### WHAT THE TASK REQUIRES:
Below are some records. Return exactly the lines from the one with "--- a/src/rtl/nibble_deser_hold.sv" to the one with "always_ff @(posedge clk) begin", and nothing else.

### DATA UNDER STUDY:
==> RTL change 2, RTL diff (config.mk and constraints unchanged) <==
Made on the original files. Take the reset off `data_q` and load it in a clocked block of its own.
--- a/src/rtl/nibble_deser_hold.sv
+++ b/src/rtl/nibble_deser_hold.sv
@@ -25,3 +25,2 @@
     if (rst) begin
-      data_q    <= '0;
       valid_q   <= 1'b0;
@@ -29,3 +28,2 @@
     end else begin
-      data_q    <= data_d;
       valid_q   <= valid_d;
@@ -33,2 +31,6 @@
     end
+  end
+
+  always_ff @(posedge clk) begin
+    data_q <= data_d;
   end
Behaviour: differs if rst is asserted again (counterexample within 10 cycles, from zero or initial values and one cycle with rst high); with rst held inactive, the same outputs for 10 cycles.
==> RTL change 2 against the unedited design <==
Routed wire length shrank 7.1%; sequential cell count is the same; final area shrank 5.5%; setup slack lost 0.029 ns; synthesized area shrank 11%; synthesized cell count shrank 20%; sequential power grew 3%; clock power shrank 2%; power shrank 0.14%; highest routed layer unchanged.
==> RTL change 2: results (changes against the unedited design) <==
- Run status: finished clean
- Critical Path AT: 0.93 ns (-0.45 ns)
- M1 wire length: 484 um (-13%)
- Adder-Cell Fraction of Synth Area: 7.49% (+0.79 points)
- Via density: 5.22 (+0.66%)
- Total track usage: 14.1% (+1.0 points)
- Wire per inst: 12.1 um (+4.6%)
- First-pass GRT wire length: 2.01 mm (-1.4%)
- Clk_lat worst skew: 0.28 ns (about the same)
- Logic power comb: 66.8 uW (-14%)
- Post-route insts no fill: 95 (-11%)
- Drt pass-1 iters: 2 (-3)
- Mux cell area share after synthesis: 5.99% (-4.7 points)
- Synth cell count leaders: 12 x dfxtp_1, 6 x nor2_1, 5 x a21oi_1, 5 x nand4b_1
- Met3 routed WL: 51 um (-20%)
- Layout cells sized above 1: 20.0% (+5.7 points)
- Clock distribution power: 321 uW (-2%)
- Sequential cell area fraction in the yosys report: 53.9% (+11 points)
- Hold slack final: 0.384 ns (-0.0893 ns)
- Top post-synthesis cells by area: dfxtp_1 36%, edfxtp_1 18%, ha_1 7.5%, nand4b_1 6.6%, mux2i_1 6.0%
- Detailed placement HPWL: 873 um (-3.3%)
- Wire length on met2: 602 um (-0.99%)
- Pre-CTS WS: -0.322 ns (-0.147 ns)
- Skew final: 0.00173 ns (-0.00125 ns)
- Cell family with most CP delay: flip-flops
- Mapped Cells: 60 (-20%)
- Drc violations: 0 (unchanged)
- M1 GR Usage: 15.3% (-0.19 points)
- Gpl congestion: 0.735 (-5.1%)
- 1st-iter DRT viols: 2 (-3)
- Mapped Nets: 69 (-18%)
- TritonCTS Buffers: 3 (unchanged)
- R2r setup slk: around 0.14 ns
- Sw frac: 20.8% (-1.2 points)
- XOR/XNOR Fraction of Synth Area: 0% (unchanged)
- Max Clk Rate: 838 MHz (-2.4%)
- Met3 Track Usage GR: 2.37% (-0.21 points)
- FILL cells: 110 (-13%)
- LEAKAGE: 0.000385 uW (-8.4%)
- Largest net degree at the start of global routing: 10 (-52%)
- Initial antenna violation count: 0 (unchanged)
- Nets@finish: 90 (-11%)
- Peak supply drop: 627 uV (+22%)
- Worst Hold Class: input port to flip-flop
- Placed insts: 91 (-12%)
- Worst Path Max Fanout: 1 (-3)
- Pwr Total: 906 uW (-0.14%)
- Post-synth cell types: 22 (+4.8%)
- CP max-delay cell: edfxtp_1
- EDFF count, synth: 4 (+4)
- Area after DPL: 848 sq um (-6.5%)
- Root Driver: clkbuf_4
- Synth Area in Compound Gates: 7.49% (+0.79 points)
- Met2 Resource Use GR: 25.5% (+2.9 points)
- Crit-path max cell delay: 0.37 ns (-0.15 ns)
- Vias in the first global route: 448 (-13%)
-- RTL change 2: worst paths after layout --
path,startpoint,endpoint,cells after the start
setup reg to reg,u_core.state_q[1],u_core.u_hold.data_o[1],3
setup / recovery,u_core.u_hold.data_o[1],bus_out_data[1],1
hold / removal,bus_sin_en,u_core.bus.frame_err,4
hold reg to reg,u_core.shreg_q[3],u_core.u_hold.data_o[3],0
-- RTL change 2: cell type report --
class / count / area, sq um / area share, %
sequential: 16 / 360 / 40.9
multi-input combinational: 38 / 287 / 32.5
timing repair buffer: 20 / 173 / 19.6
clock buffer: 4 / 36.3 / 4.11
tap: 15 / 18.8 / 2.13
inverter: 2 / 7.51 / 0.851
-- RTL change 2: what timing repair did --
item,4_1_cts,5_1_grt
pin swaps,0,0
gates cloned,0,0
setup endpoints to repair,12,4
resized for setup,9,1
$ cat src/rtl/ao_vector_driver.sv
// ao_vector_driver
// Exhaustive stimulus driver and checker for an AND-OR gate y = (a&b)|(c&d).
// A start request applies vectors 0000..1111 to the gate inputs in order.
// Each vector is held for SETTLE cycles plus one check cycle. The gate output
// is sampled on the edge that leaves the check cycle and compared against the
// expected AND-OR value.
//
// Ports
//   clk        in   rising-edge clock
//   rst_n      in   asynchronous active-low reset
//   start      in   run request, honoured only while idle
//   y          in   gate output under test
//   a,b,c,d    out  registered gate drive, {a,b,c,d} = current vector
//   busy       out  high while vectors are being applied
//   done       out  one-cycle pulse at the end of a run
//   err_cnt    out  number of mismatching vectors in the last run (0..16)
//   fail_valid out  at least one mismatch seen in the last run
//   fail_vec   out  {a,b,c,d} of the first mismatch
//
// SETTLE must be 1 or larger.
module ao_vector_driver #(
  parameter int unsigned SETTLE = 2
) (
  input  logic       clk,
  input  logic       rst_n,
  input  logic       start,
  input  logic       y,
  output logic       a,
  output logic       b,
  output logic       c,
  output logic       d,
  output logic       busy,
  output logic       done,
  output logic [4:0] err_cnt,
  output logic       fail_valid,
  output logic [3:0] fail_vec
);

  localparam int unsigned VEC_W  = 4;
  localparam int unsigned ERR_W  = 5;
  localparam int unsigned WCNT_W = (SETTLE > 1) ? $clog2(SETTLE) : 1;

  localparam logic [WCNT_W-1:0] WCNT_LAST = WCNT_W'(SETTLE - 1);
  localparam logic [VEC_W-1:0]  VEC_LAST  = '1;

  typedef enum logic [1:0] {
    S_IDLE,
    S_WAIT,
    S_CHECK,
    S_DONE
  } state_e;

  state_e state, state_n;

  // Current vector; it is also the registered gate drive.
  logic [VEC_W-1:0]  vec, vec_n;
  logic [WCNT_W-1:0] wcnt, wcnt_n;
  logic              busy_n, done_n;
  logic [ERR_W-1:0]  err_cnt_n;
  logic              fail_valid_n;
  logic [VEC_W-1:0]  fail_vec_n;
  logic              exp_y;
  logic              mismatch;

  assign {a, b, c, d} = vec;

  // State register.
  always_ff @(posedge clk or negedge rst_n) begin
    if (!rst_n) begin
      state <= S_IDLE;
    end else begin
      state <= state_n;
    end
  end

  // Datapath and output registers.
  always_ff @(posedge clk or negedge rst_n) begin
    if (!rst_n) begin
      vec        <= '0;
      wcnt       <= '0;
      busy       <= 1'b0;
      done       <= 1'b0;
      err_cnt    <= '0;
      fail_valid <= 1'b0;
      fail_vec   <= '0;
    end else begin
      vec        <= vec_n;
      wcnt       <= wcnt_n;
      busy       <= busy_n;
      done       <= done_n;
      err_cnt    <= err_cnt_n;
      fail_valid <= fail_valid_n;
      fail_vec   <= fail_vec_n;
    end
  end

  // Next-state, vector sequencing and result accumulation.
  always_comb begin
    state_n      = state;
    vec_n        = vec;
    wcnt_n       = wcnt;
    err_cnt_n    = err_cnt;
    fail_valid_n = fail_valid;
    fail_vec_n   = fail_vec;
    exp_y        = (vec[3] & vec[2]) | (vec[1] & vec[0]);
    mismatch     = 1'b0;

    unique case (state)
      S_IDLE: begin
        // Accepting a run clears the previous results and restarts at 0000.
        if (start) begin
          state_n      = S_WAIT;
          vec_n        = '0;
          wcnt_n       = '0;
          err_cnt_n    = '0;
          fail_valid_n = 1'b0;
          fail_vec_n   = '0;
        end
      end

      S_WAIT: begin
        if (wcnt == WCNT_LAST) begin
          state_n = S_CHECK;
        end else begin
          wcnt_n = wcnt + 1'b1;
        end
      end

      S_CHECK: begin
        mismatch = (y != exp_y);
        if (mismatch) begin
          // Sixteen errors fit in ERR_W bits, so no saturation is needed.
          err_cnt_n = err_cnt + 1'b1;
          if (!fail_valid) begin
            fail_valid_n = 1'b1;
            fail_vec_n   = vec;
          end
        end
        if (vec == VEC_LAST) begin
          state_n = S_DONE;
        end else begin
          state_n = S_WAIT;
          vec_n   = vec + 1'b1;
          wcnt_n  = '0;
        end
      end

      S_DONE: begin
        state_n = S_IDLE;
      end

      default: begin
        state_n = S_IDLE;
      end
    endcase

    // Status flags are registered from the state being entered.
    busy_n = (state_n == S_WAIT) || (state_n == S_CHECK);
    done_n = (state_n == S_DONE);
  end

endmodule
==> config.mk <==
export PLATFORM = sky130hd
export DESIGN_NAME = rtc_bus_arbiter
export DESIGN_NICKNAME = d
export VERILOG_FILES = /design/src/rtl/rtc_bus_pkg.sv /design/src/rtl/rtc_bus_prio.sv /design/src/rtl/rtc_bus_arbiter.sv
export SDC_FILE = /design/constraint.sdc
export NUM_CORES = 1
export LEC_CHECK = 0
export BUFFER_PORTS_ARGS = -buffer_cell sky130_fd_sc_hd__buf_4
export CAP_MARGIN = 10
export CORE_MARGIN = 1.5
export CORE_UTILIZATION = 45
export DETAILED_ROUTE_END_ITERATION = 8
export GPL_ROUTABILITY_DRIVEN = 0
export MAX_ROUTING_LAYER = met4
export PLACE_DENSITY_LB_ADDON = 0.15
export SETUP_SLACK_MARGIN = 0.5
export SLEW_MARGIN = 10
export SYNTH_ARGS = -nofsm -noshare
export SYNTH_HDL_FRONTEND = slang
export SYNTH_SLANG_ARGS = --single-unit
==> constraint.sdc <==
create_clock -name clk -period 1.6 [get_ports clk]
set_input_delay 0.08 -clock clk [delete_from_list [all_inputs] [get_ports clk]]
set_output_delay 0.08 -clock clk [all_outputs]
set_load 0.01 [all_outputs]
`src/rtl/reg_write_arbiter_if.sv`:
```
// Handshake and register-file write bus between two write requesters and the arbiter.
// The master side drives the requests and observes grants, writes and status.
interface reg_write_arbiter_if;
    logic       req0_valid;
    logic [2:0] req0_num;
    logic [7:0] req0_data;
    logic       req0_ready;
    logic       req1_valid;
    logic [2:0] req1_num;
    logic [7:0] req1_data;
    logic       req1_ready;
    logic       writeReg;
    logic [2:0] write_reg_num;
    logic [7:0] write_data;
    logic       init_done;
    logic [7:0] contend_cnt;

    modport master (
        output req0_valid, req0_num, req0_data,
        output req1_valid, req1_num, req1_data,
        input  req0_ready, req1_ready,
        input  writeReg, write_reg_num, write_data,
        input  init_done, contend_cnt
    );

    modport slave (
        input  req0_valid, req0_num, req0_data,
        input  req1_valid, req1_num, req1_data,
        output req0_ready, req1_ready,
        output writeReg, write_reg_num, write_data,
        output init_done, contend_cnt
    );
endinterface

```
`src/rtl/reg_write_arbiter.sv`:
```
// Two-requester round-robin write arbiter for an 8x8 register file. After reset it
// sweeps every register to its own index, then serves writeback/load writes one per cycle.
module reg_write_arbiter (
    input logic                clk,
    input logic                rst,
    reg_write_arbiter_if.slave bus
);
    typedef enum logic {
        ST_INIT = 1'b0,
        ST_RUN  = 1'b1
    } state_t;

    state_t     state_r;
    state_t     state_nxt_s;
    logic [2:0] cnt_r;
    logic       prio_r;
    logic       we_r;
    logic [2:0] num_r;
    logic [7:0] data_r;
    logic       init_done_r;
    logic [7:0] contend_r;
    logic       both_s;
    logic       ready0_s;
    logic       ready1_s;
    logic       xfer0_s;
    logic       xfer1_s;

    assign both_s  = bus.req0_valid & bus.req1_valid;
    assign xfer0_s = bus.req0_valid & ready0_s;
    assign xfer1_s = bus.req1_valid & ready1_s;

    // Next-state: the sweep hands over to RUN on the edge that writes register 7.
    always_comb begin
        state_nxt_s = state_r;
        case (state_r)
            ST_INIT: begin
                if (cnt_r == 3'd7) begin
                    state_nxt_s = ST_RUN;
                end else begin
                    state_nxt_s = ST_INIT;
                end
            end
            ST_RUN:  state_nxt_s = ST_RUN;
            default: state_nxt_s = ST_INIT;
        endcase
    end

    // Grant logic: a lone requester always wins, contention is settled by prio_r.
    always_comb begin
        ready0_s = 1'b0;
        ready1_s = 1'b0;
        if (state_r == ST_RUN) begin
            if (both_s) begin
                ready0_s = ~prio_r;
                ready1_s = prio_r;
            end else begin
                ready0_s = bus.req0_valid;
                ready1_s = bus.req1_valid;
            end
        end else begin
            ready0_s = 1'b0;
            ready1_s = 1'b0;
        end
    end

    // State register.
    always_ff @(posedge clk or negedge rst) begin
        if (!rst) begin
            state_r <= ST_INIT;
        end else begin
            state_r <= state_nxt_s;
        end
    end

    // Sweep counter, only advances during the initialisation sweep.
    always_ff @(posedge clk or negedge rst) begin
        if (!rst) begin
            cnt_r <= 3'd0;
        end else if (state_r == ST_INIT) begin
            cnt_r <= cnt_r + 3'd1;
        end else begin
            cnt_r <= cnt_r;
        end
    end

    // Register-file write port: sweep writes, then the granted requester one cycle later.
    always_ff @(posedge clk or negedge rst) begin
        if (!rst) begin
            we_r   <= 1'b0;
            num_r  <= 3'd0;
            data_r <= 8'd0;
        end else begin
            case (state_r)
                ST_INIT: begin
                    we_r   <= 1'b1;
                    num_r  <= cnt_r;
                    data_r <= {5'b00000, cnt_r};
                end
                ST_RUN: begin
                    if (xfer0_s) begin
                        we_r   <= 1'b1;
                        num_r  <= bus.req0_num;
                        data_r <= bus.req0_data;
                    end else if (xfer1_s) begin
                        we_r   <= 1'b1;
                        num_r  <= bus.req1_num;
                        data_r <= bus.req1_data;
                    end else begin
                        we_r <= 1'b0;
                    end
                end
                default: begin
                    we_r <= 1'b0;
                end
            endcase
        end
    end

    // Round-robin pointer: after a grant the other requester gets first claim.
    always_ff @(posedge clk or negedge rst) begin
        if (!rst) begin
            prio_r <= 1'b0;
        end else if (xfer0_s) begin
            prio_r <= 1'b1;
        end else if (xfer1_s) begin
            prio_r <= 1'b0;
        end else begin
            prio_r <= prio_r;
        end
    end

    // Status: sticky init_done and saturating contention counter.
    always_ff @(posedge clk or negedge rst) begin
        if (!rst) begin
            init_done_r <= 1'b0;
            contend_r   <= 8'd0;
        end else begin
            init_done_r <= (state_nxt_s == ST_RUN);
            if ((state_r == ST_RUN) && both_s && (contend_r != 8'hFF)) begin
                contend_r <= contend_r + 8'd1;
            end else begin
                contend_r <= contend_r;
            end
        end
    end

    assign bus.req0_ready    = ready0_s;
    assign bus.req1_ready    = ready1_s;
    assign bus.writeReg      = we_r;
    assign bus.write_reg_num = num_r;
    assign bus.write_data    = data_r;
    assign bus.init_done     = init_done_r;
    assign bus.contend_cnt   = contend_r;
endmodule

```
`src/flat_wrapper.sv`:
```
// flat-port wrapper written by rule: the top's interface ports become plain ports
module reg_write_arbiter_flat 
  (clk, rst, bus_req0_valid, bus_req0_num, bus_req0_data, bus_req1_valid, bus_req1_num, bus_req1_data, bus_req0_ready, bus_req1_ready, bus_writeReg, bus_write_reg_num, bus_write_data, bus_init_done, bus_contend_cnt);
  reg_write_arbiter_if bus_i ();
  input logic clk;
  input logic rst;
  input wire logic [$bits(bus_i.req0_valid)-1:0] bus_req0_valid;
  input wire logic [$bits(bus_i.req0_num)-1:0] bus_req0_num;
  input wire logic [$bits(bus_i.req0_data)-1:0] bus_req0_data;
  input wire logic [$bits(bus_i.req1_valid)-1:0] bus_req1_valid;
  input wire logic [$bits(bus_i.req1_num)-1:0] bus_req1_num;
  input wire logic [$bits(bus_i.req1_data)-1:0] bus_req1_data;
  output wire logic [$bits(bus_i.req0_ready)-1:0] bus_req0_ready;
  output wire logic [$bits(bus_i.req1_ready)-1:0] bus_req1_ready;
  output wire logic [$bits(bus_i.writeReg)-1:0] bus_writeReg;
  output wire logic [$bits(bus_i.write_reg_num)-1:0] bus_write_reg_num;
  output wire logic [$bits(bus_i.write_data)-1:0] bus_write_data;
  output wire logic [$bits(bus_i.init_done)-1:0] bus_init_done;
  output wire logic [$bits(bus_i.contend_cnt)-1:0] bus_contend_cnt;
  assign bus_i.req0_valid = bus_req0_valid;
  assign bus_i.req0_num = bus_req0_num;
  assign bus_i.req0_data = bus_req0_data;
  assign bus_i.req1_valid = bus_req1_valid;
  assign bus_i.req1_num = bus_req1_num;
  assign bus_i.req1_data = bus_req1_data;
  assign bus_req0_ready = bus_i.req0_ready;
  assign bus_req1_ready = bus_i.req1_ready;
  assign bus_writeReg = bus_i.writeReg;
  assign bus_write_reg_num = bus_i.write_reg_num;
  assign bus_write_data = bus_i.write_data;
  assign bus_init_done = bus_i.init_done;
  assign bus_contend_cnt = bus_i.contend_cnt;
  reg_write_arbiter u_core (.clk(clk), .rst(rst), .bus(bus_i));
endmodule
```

### ANSWER FOR THE TASK:
--- a/src/rtl/nibble_deser_hold.sv
+++ b/src/rtl/nibble_deser_hold.sv
@@ -25,3 +25,2 @@
     if (rst) begin
-      data_q    <= '0;
       valid_q   <= 1'b0;
@@ -29,3 +28,2 @@
     end else begin
-      data_q    <= data_d;
       valid_q   <= valid_d;
@@ -33,2 +31,6 @@
     end
+  end
+
+  always_ff @(posedge clk) begin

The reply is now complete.